Stored data:
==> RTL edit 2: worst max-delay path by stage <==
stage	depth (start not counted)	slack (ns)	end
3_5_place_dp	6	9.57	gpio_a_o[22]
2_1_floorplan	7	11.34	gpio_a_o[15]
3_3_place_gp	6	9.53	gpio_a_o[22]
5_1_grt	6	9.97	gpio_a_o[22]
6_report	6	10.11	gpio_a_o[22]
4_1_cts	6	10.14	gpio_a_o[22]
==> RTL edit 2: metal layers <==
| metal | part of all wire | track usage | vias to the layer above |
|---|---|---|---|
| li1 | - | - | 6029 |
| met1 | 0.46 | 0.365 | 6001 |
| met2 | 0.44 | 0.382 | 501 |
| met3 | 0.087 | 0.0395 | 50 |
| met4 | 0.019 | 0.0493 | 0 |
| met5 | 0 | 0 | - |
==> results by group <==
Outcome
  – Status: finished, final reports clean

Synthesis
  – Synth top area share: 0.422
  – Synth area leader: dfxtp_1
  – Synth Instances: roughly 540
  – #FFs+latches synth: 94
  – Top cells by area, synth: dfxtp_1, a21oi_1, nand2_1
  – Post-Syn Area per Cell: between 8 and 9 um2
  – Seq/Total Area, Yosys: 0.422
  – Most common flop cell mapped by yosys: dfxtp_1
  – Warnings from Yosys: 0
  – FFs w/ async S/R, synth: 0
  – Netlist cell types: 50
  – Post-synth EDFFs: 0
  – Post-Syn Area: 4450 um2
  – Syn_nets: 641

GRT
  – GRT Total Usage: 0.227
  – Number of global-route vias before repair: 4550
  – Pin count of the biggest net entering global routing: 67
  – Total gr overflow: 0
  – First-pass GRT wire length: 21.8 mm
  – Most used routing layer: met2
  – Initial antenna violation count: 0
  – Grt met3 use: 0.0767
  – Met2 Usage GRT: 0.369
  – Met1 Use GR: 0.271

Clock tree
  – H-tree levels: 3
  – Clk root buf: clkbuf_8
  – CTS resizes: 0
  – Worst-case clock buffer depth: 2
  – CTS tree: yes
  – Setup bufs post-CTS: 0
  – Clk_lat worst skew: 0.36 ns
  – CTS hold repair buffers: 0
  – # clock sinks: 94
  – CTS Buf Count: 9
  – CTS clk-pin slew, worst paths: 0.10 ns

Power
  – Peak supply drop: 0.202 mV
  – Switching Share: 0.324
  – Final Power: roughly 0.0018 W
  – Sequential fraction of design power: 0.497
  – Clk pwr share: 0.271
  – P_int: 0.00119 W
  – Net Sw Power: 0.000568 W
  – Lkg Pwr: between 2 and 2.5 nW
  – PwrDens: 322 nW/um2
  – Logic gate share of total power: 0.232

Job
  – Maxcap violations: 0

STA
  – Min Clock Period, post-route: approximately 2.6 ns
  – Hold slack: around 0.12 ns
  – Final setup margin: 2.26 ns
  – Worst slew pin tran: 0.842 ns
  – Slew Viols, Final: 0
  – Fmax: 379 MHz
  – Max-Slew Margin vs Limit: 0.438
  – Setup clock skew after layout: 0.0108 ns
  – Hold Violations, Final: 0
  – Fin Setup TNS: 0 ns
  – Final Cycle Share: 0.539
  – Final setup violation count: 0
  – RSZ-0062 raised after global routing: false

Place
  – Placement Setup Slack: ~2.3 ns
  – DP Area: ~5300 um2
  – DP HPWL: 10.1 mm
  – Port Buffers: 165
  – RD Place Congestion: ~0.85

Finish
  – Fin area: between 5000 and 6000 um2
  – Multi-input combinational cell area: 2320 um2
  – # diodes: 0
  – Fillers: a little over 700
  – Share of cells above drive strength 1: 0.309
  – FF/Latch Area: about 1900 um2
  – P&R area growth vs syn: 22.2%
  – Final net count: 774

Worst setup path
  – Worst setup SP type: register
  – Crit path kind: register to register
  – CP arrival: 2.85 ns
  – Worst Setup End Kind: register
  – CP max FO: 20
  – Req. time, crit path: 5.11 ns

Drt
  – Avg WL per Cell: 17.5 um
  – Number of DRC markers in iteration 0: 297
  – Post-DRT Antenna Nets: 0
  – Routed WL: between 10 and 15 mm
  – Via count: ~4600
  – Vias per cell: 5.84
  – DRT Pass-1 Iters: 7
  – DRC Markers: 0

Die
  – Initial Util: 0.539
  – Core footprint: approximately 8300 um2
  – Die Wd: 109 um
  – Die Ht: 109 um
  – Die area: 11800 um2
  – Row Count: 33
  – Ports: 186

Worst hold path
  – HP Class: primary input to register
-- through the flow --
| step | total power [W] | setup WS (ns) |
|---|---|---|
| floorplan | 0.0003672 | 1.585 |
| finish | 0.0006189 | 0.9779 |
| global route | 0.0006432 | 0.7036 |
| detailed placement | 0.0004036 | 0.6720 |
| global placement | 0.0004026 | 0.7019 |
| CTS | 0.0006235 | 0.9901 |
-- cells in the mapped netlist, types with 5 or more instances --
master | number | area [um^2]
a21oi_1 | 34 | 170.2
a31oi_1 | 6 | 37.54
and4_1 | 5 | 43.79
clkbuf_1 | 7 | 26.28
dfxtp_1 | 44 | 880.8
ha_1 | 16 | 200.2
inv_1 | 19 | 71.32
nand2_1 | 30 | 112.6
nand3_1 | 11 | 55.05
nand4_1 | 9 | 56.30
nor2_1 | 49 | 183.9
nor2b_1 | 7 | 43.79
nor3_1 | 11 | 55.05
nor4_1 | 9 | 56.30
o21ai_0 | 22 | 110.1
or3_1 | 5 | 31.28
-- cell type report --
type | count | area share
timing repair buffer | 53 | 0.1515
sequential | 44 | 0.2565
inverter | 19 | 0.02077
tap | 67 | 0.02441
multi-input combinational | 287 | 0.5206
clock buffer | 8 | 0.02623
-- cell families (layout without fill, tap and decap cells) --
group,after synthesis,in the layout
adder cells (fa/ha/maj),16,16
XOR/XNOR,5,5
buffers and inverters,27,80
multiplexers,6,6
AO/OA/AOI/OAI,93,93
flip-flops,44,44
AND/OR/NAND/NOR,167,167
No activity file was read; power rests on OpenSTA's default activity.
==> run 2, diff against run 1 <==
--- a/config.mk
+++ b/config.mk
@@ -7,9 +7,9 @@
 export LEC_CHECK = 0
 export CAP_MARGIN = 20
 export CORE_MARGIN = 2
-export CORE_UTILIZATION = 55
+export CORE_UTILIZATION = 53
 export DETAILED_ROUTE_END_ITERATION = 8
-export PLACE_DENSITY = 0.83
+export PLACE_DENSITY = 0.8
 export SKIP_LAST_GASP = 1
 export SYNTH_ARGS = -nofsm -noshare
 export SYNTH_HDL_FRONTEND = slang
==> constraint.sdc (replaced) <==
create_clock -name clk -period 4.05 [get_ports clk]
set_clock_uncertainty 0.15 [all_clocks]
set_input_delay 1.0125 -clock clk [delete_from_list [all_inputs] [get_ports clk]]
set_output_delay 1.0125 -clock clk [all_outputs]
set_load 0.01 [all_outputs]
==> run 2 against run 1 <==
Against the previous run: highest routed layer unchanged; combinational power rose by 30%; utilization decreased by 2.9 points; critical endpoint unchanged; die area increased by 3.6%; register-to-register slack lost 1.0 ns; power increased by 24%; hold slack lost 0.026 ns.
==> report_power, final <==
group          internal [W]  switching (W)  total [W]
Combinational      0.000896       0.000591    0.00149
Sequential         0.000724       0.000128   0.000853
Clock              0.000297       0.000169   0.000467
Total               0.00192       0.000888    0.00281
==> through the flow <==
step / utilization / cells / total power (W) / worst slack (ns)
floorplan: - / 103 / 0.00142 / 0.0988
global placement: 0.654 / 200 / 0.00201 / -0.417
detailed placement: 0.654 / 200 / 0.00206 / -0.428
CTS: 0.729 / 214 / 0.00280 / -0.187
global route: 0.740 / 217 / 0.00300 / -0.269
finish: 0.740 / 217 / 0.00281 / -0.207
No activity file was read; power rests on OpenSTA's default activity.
### config.mk
export PLATFORM = sky130hd
export DESIGN_NAME = sync_fifo_vr
export DESIGN_NICKNAME = d
export VERILOG_FILES = /design/src/rtl/sync_fifo_vr_pkg.sv /design/src/rtl/sync_fifo_mem.sv /design/src/rtl/sync_fifo_vr.sv
export SDC_FILE = /design/constraint.sdc
export NUM_CORES = 1
export LEC_CHECK = 0
export BUFFER_PORTS_ARGS = -buffer_cell sky130_fd_sc_hd__buf_4
export CAP_MARGIN = 0
export CORE_AREA = 3 3 59 61
export DETAILED_ROUTE_END_ITERATION = 8
export DIE_AREA = 0 0 62 64
export GPL_TIMING_DRIVEN = 0
export HOLD_SLACK_MARGIN = 0.08
export PLACE_DENSITY_LB_ADDON = 0.05
export SETUP_SLACK_MARGIN = 0.05
export SYNTH_ARGS = -nofsm -noshare
export SYNTH_HDL_FRONTEND = slang
export SYNTH_HIERARCHICAL = 1
export SYNTH_SLANG_ARGS = --single-unit
### constraint.sdc
create_clock -name C -period 5.4 [get_ports C]
set_input_delay 0.81 -clock C [delete_from_list [all_inputs] [get_ports C]]
set_output_delay 0.81 -clock C [all_outputs]
set_load 0.02 [all_outputs]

#### Required work:
Return, unchanged, the run of lines above that opens with the line containing "routing layer: met2" and closes with the line containing "net count: 774". Include both.

#### Your response:
  – Most used routing layer: met2
  – Initial antenna violation count: 0
  – Grt met3 use: 0.0767
  – Met2 Usage GRT: 0.369
  – Met1 Use GR: 0.271

Clock tree
  – H-tree levels: 3
  – Clk root buf: clkbuf_8
  – CTS resizes: 0
  – Worst-case clock buffer depth: 2
  – CTS tree: yes
  – Setup bufs post-CTS: 0
  – Clk_lat worst skew: 0.36 ns
  – CTS hold repair buffers: 0
  – # clock sinks: 94
  – CTS Buf Count: 9
  – CTS clk-pin slew, worst paths: 0.10 ns

Power
  – Peak supply drop: 0.202 mV
  – Switching Share: 0.324
  – Final Power: roughly 0.0018 W
  – Sequential fraction of design power: 0.497
  – Clk pwr share: 0.271
  – P_int: 0.00119 W
  – Net Sw Power: 0.000568 W
  – Lkg Pwr: between 2 and 2.5 nW
  – PwrDens: 322 nW/um2
  – Logic gate share of total power: 0.232

Job
  – Maxcap violations: 0

STA
  – Min Clock Period, post-route: approximately 2.6 ns
  – Hold slack: around 0.12 ns
  – Final setup margin: 2.26 ns
  – Worst slew pin tran: 0.842 ns
  – Slew Viols, Final: 0
  – Fmax: 379 MHz
  – Max-Slew Margin vs Limit: 0.438
  – Setup clock skew after layout: 0.0108 ns
  – Hold Violations, Final: 0
  – Fin Setup TNS: 0 ns
  – Final Cycle Share: 0.539
  – Final setup violation count: 0
  – RSZ-0062 raised after global routing: false

Place
  – Placement Setup Slack: ~2.3 ns
  – DP Area: ~5300 um2
  – DP HPWL: 10.1 mm
  – Port Buffers: 165
  – RD Place Congestion: ~0.85

Finish
  – Fin area: between 5000 and 6000 um2
  – Multi-input combinational cell area: 2320 um2
  – # diodes: 0
  – Fillers: a little over 700
  – Share of cells above drive strength 1: 0.309
  – FF/Latch Area: about 1900 um2
  – P&R area growth vs syn: 22.2%
  – Final net count: 774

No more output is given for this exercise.